# DD math doesnt add up



## Cdub2k (Nov 22, 2017)

Their automatic signup bonus is a bunch of fancy bells and whistles. Complete 250 rides and earn a guaranteed $1750. That averages out to $7 a delivery. Apparently if you somehow complete 250 rides and fall short of earning $1750, DD will make up the difference. Who the hell is out there averaging less than $7 a delivery? I average $10 per delivery on Waitr.

I’ve been signed up for DD for 3 weeks and I’ve only completed 1 Delivery just so their customer support can stop texting and calling me about having my account closed due to inactivity. I just wanted to have an alternative to Waitr when Waitr is slow. There is no way I’ll manage 250 rides on DD in 90 days (68 days now) but I just thought it was kind of an insult to my intelligence for them to keep texting me updates on my progress to their made up bonus that means absolutely nothing as if it’s a bonus that’s worth chasing. Now if they were giving out an additional $1750 for completing 250 Rides that is a completely different ballgame.


----------



## k4ever (Oct 12, 2016)

Cdub2k said:


> Their automatic signup bonus is a bunch of fancy bells and whistles. Complete 250 rides and earn a guaranteed $1750. That averages out to $7 a delivery. Apparently if you somehow complete 250 rides and fall short of earning $1750, DD will make up the difference. Who the hell is out there averaging less than $7 a delivery? I average $10 per delivery on Waitr.
> 
> I've been signed up for DD for 3 weeks and I've only completed 1 Delivery just so their customer support can stop texting and calling me about having my account closed due to inactivity. I just wanted to have an alternative to Waitr when Waitr is slow. There is no way I'll manage 250 rides on DD in 90 days (68 days now) but I just thought it was kind of an insult to my intelligence for them to keep texting me updates on my progress to their made up bonus that means absolutely nothing as if it's a bonus that's worth chasing. Now if they were giving out an additional $1750 for completing 250 Rides that is a completely different ballgame.
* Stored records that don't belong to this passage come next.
<file path="config.mk">
export PLATFORM = sky130hd
export DESIGN_NAME = smb_div
export DESIGN_NICKNAME = d
export VERILOG_FILES = /design/src/design/smb_div.sv
export SDC_FILE = /design/constraint.sdc
export NUM_CORES = 2
export LEC_CHECK = 0
export BUFFER_PORTS_ARGS = -buffer_cell sky130_fd_sc_hd__buf_2
export CAP_MARGIN = 10
export CORE_AREA = 2 2 629 631
export CTS_CLUSTER_DIAMETER = 60
export DETAILED_ROUTE_END_ITERATION = 16
export DIE_AREA = 0 0 631 633
export GPL_TIMING_DRIVEN = 0
export PLACE_DENSITY = 0.36
export REMOVE_ABC_BUFFERS = 1
export SLEW_MARGIN = 20
export SYNTH_ARGS = -nofsm -noshare
export SYNTH_HDL_FRONTEND = slang
export SYNTH_SLANG_ARGS = --single-unit
</file>
<file path="constraint.sdc">
create_clock -name i_clk -period 4.3 [get_ports i_clk]
set_clock_uncertainty 0.05 [all_clocks]
set_input_delay 0.215 -clock i_clk [delete_from_list [all_inputs] [get_ports i_clk]]
set_output_delay 0.215 -clock i_clk [all_outputs]
set_load 0.01 [all_outputs]
</file>
`src/design/smb_pkg.sv`:
```
// shared constants, types and helper functions of the stabilization matrix builder
package smb_pkg;

    localparam int ATAN_COUNT = 24;

    localparam logic signed [35:0] PI_Q30      = 36'sd3373259426;
    localparam logic signed [35:0] HALF_PI_Q30 = 36'sd1686629713;
    localparam logic signed [35:0] TWO_PI_Q30  = 36'sd6746518852;
    localparam logic signed [32:0] GAIN_Q30    = 33'sd652032874;

    localparam logic [15:0] RAW_MIN_Q12  = 16'd41;
    localparam logic [26:0] CORR_MIN_Q16 = 27'd655;
    localparam logic [26:0] UNITY_Q16    = 27'd65536;

    localparam logic signed [44:0] OUT_MAX = 45'sd8388607;
    localparam logic signed [44:0] OUT_MIN = -45'sd8388608;

    typedef enum logic [2:0] {
        CFG_FRAME_WIDTH,
        CFG_FRAME_HEIGHT,
        CFG_ENABLE_X,
        CFG_ENABLE_Y,
        CFG_ENABLE_ZOOM,
        CFG_ENABLE_ROTATION,
        CFG_ENABLE_SCALE
    } t_cfg_idx;

    function automatic logic [30:0] atan_q30(input int unsigned i);
        logic [30:0] v;
        case (i)
            0:       v = 31'd843314856;
            1:       v = 31'd497837829;
            2:       v = 31'd263043836;
            3:       v = 31'd133525158;
            4:       v = 31'd67021686;
            5:       v = 31'd33543515;
            6:       v = 31'd16775850;
            7:       v = 31'd8388437;
            8:       v = 31'd4194282;
            9:       v = 31'd2097149;
            10:      v = 31'd1048575;
            11:      v = 31'd524287;
            12:      v = 31'd262143;
            13:      v = 31'd131071;
            14:      v = 31'd65535;
            15:      v = 31'd32767;
            16:      v = 31'd16383;
            17:      v = 31'd8191;
            18:      v = 31'd4095;
            19:      v = 31'd2047;
            20:      v = 31'd1023;
            21:      v = 31'd511;
            22:      v = 31'd255;
            23:      v = 31'd127;
            default: v = 31'd0;
        endcase
        return v;
    endfunction

    function automatic logic signed [23:0] sat24(input logic signed [44:0] v);
        logic signed [23:0] r;
        if (v > OUT_MAX) begin
            r = OUT_MAX[23:0];
        end else if (v < OUT_MIN) begin
            r = OUT_MIN[23:0];
        end else begin
            r = v[23:0];
        end
        return r;
    endfunction

endpackage

```
`src/design/smb_cordic.sv`:
```
// pipelined rotation-mode cordic with angle wrap and quadrant fold
module smb_cordic #(
    parameter int NS = 16,
    parameter int PW = 8
) (
    input  logic                i_clk,
    input  logic                i_rst_n,
    input  logic                i_en,
    input  logic                i_vld,
    input  logic signed [16:0]  i_rot,
    input  logic [PW-1:0]       i_pay,
    output logic                o_vld,
    output logic signed [32:0]  o_cs,
    output logic signed [32:0]  o_sn,
    output logic [PW-1:0]       o_pay
);

    logic signed [35:0] n_a0, n_a1, n_a;
    logic signed [35:0] r_a;
    logic [PW-1:0]      r_pay_a;
    logic               r_vld_a;

    logic signed [35:0] n_zf;
    logic               n_negf;
    logic signed [32:0] r_z0;
    logic               r_neg0;
    logic [PW-1:0]      r_pay0;
    logic               r_vld0;

    logic signed [32:0] r_x [NS];
    logic signed [32:0] r_y [NS];
    logic signed [32:0] r_z [NS];
    logic               r_neg [NS];
    logic [PW-1:0]      r_pay [NS];
    logic               r_vld [NS];

    logic signed [32:0] r_cs, r_sn;
    logic [PW-1:0]      r_pay_o;
    logic               r_vld_o;

    // a = -rot in q30, then wrapped once into [-pi, pi]
    always_comb begin
        n_a0 = -(36'(i_rot) <<< 17);
        n_a1 = (n_a0 > smb_pkg::PI_Q30) ? n_a0 - smb_pkg::TWO_PI_Q30 : n_a0;
        n_a  = (n_a1 < -smb_pkg::PI_Q30) ? n_a1 + smb_pkg::TWO_PI_Q30 : n_a1;
    end

    always_comb begin
        n_zf   = r_a;
        n_negf = 1'b0;
        if (r_a > smb_pkg::HALF_PI_Q30) begin
            n_zf   = r_a - smb_pkg::PI_Q30;
            n_negf = 1'b1;
        end else if (r_a < -smb_pkg::HALF_PI_Q30) begin
            n_zf   = r_a + smb_pkg::PI_Q30;
            n_negf = 1'b1;
        end
    end

    always_ff @(posedge i_clk) begin
        if (!i_rst_n) begin
            r_vld_a <= 1'b0;
            r_vld0  <= 1'b0;
        end else if (i_en) begin
            r_vld_a <= i_vld;
            r_vld0  <= r_vld_a;
        end
    end

    always_ff @(posedge i_clk) begin
        if (i_en) begin
            r_a     <= n_a;
            r_pay_a <= i_pay;
            r_z0    <= n_zf[32:0];
            r_neg0  <= n_negf;
            r_pay0  <= r_pay_a;
        end
    end

    for (genvar g = 0; g < NS; g++) begin : g_stage
        logic signed [32:0] p_x, p_y, p_z;
        logic               p_neg;
        logic [PW-1:0]      p_pay;
        logic               p_vld;
        logic signed [32:0] at;

        if (g == 0) begin : g_first
            assign p_x   = smb_pkg::GAIN_Q30;
            assign p_y   = '0;
            assign p_z   = r_z0;
            assign p_neg = r_neg0;
            assign p_pay = r_pay0;
            assign p_vld = r_vld0;
        end else begin : g_next
            assign p_x   = r_x[g-1];
            assign p_y   = r_y[g-1];
            assign p_z   = r_z[g-1];
            assign p_neg = r_neg[g-1];
            assign p_pay = r_pay[g-1];
            assign p_vld = r_vld[g-1];
        end

        assign at = $signed({2'b00, smb_pkg::atan_q30(g)});

        always_ff @(posedge i_clk) begin
            if (!i_rst_n) begin
                r_vld[g] <= 1'b0;
            end else if (i_en) begin
                r_vld[g] <= p_vld;
            end
        end

        always_ff @(posedge i_clk) begin
            if (i_en) begin
                if (!p_z[32]) begin
                    r_x[g] <= p_x - (p_y >>> g);
                    r_y[g] <= p_y + (p_x >>> g);
                    r_z[g] <= p_z - at;
                end else begin
                    r_x[g] <= p_x + (p_y >>> g);
                    r_y[g] <= p_y - (p_x >>> g);
                    r_z[g] <= p_z + at;
                end
                r_neg[g] <= p_neg;
                r_pay[g] <= p_pay;
            end
        end
    end

    always_ff @(posedge i_clk) begin
        if (!i_rst_n) begin
            r_vld_o <= 1'b0;
        end else if (i_en) begin
            r_vld_o <= r_vld[NS-1];
        end
    end

    always_ff @(posedge i_clk) begin
        if (i_en) begin
            r_cs    <= r_neg[NS-1] ? -r_x[NS-1] : r_x[NS-1];
            r_sn    <= r_neg[NS-1] ? -r_y[NS-1] : r_y[NS-1];
            r_pay_o <= r_pay[NS-1];
        end
    end

    assign o_vld = r_vld_o;
    assign o_cs  = r_cs;
    assign o_sn  = r_sn;
    assign o_pay = r_pay_o;

endmodule

```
Well duh, thats what they want to do. To trick stupid drivers into thinking that is a bonus, and not a guarantee, even though you can read the GUARANTEE word in the promotion. There is a lot of undocumented people working gig jobs right now, so they dont know better. These companies will always try to get the better of them. Sad part is that they wont even know it.


----------



## rideshareapphero (Mar 30, 2018)

About a month ago dd sent me an email saying referral bonus was $10,000 😵, about an hour later they sent me an email saying they made a mistake 😠.


----------



## Uberdriver2710 (Jul 15, 2015)

Get used to the shenanigans. There's plenty more, where that came from.


----------



## Woohaa (Jan 15, 2017)

You have only begun to get jerked 'round by DD. Just wait until those $3 deliveries inundate your phone.


----------